As the blast media is non-polluting, the environmental impact is near zero.

Finding solution for flashover could be very expensive since many people start guessing and implement none effective programs.

Cleaning and or coating certainly help but in general are a temporary remedy that varies from few moths to maybe more than a year depending mainly of overvoltage and pollution level in the area. Besides temporarily coating such as silicon grease, there are other products that could last longer but the coating will be permanent.

In addition to the coating and cleaning, consider the following suggestions:
· Explore is the use of conducting ring at the end of the insulators. That could help to reduce the electrical stresses in the insulator linearization the voltage distribution across the unit.
· Investigate if your installation is experience overvoltage. Proper line surge arrester and substation arrester in the line entrance could help to mitigate any temporary power frequency overvoltage.
· Possible in dry desert areas lightning activity may not be very high. However, double check the shielding insulation of the lines and substation and verify the substation grounding parameters as well the towers footage resistance.
· Compare the performance characteristics of neighboring installation with the objective to determine a realistic creepage distance suitable to the site pollution level.
· Check for animals specially birds that fly in the mornings or the end of the daylight. There is product in the market that could help to make pole and towers less attractive to animal that could pollute the insulators.
_{NOTE:
The mechanism of flashover on insulators is more critical during the drying process of the moisture on the insulator surface combined with conductive pollutant attached.
IEEE Std C57.19-100 provides some guidance to classify the line pollution level as light, medium, heavy or extra-heavy. Similarly, IEC Std. 815 classifies pollution level 1 to 4. These levels of pollution have associated normalized creep distance of 28, 35, 44 or 54 line-to-ground kV/mm respectively.
That probably could help to made a final decision whether coating/replacement partial critical sections or the entire installation}

good comments cuky. Should it be mm/kv instead of kv/mm?

Suggestion to the previous cuky2000: There may also be considered a gradual replacement of existing insulators with better ones; especially, where insulators have to be accessed for cleaning or spraying. The better insulators include larger disks, better geometry and better materials.

Good catch Electripete. The creep distance is in mm/kV.
Dkl40h, what is the system voltage?

The enclose site might has relevant info for this post.

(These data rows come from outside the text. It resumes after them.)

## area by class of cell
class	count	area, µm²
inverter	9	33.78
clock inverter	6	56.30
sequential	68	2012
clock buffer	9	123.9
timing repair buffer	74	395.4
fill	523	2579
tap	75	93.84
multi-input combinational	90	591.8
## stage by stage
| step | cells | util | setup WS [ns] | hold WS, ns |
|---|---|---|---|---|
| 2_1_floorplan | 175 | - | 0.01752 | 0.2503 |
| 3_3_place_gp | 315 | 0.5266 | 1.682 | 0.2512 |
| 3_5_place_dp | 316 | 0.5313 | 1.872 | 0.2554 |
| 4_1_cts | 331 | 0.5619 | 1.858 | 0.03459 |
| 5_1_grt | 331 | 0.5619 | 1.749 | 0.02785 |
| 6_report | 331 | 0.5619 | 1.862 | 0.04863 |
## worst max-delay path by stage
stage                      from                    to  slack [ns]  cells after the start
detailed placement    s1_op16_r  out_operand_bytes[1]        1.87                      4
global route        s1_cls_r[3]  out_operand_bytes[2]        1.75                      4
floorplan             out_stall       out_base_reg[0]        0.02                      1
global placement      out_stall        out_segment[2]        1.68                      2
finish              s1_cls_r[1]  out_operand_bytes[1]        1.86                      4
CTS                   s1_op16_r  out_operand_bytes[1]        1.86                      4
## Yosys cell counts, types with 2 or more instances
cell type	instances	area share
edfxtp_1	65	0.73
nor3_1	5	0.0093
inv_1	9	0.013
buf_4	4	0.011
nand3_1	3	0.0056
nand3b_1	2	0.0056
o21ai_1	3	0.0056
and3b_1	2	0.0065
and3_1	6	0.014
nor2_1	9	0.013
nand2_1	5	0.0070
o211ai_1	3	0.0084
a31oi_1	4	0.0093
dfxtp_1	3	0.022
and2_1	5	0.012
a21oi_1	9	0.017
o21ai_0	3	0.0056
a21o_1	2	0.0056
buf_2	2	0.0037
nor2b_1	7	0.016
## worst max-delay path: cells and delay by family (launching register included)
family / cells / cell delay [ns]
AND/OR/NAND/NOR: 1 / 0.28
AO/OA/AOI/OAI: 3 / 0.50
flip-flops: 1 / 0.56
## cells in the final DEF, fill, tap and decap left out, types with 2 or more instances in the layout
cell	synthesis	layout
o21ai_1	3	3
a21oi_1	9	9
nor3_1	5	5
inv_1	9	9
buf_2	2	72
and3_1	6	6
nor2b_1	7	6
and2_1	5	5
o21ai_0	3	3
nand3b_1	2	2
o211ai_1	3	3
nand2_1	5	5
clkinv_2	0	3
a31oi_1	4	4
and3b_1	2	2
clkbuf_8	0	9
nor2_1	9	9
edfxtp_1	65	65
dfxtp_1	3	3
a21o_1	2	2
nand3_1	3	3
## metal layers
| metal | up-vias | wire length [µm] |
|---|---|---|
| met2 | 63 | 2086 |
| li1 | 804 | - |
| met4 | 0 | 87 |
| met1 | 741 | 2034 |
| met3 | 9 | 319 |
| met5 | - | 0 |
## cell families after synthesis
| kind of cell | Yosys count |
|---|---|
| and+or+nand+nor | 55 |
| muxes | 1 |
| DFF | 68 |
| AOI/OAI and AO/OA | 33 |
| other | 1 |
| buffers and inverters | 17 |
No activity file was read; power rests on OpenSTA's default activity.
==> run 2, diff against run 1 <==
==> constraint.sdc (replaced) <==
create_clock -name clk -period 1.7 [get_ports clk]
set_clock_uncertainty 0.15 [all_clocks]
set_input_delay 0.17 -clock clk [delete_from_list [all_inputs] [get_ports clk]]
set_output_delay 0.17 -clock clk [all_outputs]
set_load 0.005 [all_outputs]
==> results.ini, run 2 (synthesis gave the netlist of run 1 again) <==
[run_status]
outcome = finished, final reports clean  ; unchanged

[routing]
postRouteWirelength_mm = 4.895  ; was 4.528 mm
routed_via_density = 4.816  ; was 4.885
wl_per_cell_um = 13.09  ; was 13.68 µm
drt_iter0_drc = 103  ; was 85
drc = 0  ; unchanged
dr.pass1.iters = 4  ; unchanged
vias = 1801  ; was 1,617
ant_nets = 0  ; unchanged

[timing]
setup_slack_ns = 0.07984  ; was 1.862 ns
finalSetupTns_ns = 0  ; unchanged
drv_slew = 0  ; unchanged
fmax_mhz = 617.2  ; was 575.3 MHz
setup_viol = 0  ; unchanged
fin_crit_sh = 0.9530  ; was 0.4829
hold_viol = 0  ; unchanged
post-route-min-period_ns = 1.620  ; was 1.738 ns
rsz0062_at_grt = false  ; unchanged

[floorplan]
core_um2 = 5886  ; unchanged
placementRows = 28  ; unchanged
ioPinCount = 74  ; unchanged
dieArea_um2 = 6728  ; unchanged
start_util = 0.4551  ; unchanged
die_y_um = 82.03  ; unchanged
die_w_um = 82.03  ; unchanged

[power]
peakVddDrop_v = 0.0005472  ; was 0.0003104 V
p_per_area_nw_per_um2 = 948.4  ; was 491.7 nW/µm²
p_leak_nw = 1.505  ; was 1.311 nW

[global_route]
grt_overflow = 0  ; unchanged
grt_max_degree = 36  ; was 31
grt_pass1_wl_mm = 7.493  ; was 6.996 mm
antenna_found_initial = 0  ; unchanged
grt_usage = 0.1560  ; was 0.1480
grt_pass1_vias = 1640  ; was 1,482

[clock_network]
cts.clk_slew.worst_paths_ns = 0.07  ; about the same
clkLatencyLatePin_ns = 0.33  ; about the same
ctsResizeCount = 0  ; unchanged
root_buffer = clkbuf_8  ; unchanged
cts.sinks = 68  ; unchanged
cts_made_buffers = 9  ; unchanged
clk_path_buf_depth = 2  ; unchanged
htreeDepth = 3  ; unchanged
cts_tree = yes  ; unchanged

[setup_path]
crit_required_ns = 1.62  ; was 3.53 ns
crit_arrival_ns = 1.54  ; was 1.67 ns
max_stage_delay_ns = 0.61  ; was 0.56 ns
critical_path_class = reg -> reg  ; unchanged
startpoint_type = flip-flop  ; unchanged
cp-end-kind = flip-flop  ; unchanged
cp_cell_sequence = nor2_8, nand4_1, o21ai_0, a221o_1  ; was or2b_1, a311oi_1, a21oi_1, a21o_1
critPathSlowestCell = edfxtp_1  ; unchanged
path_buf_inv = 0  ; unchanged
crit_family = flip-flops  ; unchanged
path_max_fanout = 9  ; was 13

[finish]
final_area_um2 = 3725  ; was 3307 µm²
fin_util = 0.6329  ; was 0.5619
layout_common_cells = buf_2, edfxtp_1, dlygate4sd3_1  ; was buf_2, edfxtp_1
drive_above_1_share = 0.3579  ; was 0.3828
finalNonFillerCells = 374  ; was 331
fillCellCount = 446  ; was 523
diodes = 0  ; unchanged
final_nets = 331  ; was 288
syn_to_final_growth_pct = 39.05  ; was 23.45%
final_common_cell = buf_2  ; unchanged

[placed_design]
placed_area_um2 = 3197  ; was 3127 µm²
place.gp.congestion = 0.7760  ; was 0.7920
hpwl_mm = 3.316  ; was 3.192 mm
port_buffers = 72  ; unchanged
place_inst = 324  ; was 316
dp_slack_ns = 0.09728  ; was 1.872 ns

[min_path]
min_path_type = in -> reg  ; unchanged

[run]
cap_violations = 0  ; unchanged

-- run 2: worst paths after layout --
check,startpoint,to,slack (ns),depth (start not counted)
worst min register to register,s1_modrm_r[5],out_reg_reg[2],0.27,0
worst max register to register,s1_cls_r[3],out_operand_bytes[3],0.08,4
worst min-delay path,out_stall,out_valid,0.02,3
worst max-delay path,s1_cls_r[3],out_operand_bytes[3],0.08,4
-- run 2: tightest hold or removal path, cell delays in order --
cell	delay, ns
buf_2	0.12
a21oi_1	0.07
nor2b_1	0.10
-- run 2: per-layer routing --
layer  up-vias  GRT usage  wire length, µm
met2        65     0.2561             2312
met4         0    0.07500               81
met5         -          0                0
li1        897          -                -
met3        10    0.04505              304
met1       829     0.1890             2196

For Voltage up to 69 kV there is creepage extender product relatively new in the market.

Does any one know if there is a pollution monitor device in the market with reasonable level of accuracy?

Thanks for your responses Cuky, I have found them very useful. Our system voltage is 66kV.

I am still of the opinion that I will have to do a thorough analysis of the faults in terms of climatic conditions at the time of flashover, which phase (left, centre, right), time of day, location, load, seasonal relationships, etc before jumping to any conclusions about a possible cause. Thereafter the final decision will have to be made considering all available options and their associated advantages and disadvantages.